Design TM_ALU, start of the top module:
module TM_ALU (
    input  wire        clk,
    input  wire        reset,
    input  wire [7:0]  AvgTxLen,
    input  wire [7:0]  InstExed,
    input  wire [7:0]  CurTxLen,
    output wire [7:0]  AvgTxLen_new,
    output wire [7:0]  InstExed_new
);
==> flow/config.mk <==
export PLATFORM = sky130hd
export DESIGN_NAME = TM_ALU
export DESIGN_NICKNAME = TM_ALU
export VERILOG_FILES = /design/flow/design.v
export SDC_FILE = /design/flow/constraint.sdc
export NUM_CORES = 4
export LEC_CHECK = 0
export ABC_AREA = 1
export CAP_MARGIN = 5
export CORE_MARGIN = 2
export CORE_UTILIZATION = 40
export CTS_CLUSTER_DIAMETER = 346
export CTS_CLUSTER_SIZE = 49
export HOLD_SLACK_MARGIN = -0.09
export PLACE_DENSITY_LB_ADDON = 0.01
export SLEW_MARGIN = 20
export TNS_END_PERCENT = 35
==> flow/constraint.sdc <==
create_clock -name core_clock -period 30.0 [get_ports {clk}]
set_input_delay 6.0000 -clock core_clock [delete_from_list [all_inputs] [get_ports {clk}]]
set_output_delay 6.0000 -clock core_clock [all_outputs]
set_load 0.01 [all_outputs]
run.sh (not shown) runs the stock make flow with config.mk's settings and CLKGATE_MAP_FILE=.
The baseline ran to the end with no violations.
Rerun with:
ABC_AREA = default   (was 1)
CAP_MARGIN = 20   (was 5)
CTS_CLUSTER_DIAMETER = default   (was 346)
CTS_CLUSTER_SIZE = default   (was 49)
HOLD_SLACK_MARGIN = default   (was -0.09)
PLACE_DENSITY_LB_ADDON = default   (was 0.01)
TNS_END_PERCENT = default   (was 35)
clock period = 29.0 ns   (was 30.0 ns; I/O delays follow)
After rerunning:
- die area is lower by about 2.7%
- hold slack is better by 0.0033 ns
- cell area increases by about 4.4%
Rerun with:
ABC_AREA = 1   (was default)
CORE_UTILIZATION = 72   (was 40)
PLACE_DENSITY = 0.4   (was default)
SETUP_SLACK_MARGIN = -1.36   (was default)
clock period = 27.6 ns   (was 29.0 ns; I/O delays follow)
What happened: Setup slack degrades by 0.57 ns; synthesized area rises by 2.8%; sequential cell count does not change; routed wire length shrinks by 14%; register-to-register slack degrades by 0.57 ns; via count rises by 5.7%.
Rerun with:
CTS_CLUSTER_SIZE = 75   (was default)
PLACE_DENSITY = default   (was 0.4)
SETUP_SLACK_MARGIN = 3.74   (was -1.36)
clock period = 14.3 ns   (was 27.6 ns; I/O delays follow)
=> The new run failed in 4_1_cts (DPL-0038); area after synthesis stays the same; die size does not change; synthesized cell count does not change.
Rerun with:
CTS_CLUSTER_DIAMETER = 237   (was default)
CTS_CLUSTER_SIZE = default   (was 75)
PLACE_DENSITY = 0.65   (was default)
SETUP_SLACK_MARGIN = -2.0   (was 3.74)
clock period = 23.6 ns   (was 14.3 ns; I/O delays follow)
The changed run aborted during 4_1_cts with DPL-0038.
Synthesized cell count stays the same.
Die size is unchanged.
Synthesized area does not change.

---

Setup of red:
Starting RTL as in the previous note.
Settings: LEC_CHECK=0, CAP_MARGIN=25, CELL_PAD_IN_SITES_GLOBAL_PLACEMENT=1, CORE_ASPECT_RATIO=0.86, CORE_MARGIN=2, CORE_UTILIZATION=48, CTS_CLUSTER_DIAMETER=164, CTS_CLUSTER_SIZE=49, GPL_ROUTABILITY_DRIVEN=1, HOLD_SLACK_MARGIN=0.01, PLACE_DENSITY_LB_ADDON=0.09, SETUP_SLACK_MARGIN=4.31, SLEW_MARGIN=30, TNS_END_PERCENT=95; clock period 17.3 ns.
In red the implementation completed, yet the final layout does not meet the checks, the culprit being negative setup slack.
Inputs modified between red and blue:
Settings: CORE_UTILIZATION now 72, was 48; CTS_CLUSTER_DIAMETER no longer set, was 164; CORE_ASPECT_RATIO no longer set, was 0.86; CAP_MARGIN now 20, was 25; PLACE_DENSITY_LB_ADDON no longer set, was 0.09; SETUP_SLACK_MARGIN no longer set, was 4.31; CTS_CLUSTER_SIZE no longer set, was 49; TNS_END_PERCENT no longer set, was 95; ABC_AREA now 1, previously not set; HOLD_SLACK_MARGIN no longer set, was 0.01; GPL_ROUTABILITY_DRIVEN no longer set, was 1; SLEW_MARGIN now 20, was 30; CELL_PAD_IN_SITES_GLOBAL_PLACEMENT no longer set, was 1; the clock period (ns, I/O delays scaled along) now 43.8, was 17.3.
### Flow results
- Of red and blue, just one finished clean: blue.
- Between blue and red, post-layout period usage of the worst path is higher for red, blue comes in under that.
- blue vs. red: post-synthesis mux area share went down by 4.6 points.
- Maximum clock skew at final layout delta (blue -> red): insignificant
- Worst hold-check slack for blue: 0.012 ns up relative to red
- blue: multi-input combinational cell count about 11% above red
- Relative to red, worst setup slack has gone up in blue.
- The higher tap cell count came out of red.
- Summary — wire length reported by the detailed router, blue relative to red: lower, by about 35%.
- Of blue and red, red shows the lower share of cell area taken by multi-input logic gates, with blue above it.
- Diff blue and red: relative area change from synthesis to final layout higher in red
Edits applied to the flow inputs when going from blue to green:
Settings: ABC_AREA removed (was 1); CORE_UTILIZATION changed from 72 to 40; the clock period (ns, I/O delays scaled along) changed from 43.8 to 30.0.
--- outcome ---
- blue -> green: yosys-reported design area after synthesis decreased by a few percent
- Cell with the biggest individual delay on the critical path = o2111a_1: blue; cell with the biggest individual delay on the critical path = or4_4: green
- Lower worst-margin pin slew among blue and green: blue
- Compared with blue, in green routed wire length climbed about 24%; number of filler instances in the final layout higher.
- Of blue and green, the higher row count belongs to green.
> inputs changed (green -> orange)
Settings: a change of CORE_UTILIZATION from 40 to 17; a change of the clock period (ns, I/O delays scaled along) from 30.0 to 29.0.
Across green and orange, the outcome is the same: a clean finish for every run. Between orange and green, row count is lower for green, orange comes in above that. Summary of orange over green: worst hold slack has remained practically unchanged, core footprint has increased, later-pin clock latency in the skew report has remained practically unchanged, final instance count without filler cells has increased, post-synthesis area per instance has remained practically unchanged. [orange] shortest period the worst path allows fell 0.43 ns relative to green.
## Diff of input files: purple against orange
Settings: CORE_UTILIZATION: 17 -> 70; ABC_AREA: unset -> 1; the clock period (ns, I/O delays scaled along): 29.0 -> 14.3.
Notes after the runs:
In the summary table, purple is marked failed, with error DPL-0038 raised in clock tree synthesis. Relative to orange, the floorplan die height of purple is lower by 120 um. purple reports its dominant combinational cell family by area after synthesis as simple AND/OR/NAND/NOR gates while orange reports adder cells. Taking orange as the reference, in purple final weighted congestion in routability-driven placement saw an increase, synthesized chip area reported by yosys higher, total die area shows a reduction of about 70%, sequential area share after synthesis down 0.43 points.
==================================================
Return the data exactly. Include every record.

PROBLEM SOLUTION:
Design TM_ALU, start of the top module:
module TM_ALU (
    input  wire        clk,
    input  wire        reset,
    input  wire [7:0]  AvgTxLen,
    input  wire [7:0]  InstExed,
    input  wire [7:0]  CurTxLen,
    output wire [7:0]  AvgTxLen_new,
    output wire [7:0]  InstExed_new
);
==> flow/config.mk <==
export PLATFORM = sky130hd
export DESIGN_NAME = TM_ALU
export DESIGN_NICKNAME = TM_ALU
export VERILOG_FILES = /design/flow/design.v
export SDC_FILE = /design/flow/constraint.sdc
export NUM_CORES = 4
export LEC_CHECK = 0
export ABC_AREA = 1
export CAP_MARGIN = 5
export CORE_MARGIN = 2
export CORE_UTILIZATION = 40
export CTS_CLUSTER_DIAMETER = 346
export CTS_CLUSTER_SIZE = 49
export HOLD_SLACK_MARGIN = -0.09
export PLACE_DENSITY_LB_ADDON = 0.01
export SLEW_MARGIN = 20
export TNS_END_PERCENT = 35
==> flow/constraint.sdc <==
create_clock -name core_clock -period 30.0 [get_ports {clk}]
set_input_delay 6.0000 -clock core_clock [delete_from_list [all_inputs] [get_ports {clk}]]
set_output_delay 6.0000 -clock core_clock [all_outputs]
set_load 0.01 [all_outputs]
run.sh (not shown) runs the stock make flow with config.mk's settings and CLKGATE_MAP_FILE=.
The baseline ran to the end with no violations.
Rerun with:
ABC_AREA = default   (was 1)
CAP_MARGIN = 20   (was 5)
CTS_CLUSTER_DIAMETER = default   (was 346)
CTS_CLUSTER_SIZE = default   (was 49)
HOLD_SLACK_MARGIN = default   (was -0.09)
PLACE_DENSITY_LB_ADDON = default   (was 0.01)
TNS_END_PERCENT = default   (was 35)
clock period = 29.0 ns   (was 30.0 ns; I/O delays follow)
After rerunning:
- die area is lower by about 2.7%
- hold slack is better by 0.0033 ns
- cell area increases by about 4.4%
Rerun with:
ABC_AREA = 1   (was default)
CORE_UTILIZATION = 72   (was 40)
PLACE_DENSITY = 0.4   (was default)
SETUP_SLACK_MARGIN = -1.36   (was default)
clock period = 27.6 ns   (was 29.0 ns; I/O delays follow)
What happened: Setup slack degrades by 0.57 ns; synthesized area rises by 2.8%; sequential cell count does not change; routed wire length shrinks by 14%; register-to-register slack degrades by 0.57 ns; via count rises by 5.7%.
Rerun with:
CTS_CLUSTER_SIZE = 75   (was default)
PLACE_DENSITY = default   (was 0.4)
SETUP_SLACK_MARGIN = 3.74   (was -1.36)
clock period = 14.3 ns   (was 27.6 ns; I/O delays follow)
=> The new run failed in 4_1_cts (DPL-0038); area after synthesis stays the same; die size does not change; synthesized cell count does not change.
Rerun with:
CTS_CLUSTER_DIAMETER = 237   (was default)
CTS_CLUSTER_SIZE = default   (was 75)
PLACE_DENSITY = 0.65   (was default)
SETUP_SLACK_MARGIN = -2.0   (was 3.74)
clock period = 23.6 ns   (was 14.3 ns; I/O delays follow)
The changed run aborted during 4_1_cts with DPL-0038.
Synthesized cell count stays the same.
Die size is unchanged.
Synthesized area does not change.

---

Setup of red:
Starting RTL as in the previous note.
Settings: LEC_CHECK=0, CAP_MARGIN=25, CELL_PAD_IN_SITES_GLOBAL_PLACEMENT=1, CORE_ASPECT_RATIO=0.86, CORE_MARGIN=2, CORE_UTILIZATION=48, CTS_CLUSTER_DIAMETER=164, CTS_CLUSTER_SIZE=49, GPL_ROUTABILITY_DRIVEN=1, HOLD_SLACK_MARGIN=0.01, PLACE_DENSITY_LB_ADDON=0.09, SETUP_SLACK_MARGIN=4.31, SLEW_MARGIN=30, TNS_END_PERCENT=95; clock period 17.3 ns.
In red the implementation completed, yet the final layout does not meet the checks, the culprit being negative setup slack.
Inputs modified between red and blue:
Settings: CORE_UTILIZATION now 72, was 48; CTS_CLUSTER_DIAMETER no longer set, was 164; CORE_ASPECT_RATIO no longer set, was 0.86; CAP_MARGIN now 20, was 25; PLACE_DENSITY_LB_ADDON no longer set, was 0.09; SETUP_SLACK_MARGIN no longer set, was 4.31; CTS_CLUSTER_SIZE no longer set, was 49; TNS_END_PERCENT no longer set, was 95; ABC_AREA now 1, previously not set; HOLD_SLACK_MARGIN no longer set, was 0.01; GPL_ROUTABILITY_DRIVEN no longer set, was 1; SLEW_MARGIN now 20, was 30; CELL_PAD_IN_SITES_GLOBAL_PLACEMENT no longer set, was 1; the clock period (ns, I/O delays scaled along) now 43.8, was 17.3.
### Flow results
- Of red and blue, just one finished clean: blue.
- Between blue and red, post-layout period usage of the worst path is higher for red, blue comes in under that.
- blue vs. red: post-synthesis mux area share went down by 4.6 points.
- Maximum clock skew at final layout delta (blue -> red): insignificant
- Worst hold-check slack for blue: 0.012 ns up relative to red
- blue: multi-input combinational cell count about 11% above red
- Relative to red, worst setup slack has gone up in blue.
- The higher tap cell count came out of red.
- Summary — wire length reported by the detailed router, blue relative to red: lower, by about 35%.
- Of blue and red, red shows the lower share of cell area taken by multi-input logic gates, with blue above it.
- Diff blue and red: relative area change from synthesis to final layout higher in red
Edits applied to the flow inputs when going from blue to green:
Settings: ABC_AREA removed (was 1); CORE_UTILIZATION changed from 72 to 40; the clock period (ns, I/O delays scaled along) changed from 43.8 to 30.0.
--- outcome ---
- blue -> green: yosys-reported design area after synthesis decreased by a few percent
- Cell with the biggest individual delay on the critical path = o2111a_1: blue; cell with the biggest individual delay on the critical path = or4_4: green
- Lower worst-margin pin slew among blue and green: blue
- Compared with blue, in green routed wire length climbed about 24%; number of filler instances in the final layout higher.
- Of blue and green, the higher row count belongs to green.
> inputs changed (green -> orange)
Settings: a change of CORE_UTILIZATION from 40 to 17; a change of the clock period (ns, I/O delays scaled along) from 30.0 to 29.0.
Across green and orange, the outcome is the same: a clean finish for every run. Between orange and green, row count is lower for green, orange comes in above that. Summary of orange over green: worst hold slack has remained practically unchanged, core footprint has increased, later-pin clock latency in the skew report has remained practically unchanged, final instance count without filler cells has increased, post-synthesis area per instance has remained practically unchanged. [orange] shortest period the worst path allows fell 0.43 ns relative to green.
## Diff of input files: purple against orange
Settings: CORE_UTILIZATION: 17 -> 70; ABC_AREA: unset -> 1; the clock period (ns, I/O delays scaled along): 29.0 -> 14.3.
Notes after the runs:
In the summary table, purple is marked failed, with error DPL-0038 raised in clock tree synthesis. Relative to orange, the floorplan die height of purple is lower by 120 um. purple reports its dominant combinational cell family by area after synthesis as simple AND/OR/NAND/NOR gates while orange reports adder cells. Taking orange as the reference, in purple final weighted congestion in routability-driven placement saw an increase, synthesized chip area reported by yosys higher, total die area shows a reduction of about 70%, sequential area share after synthesis down 0.43 points.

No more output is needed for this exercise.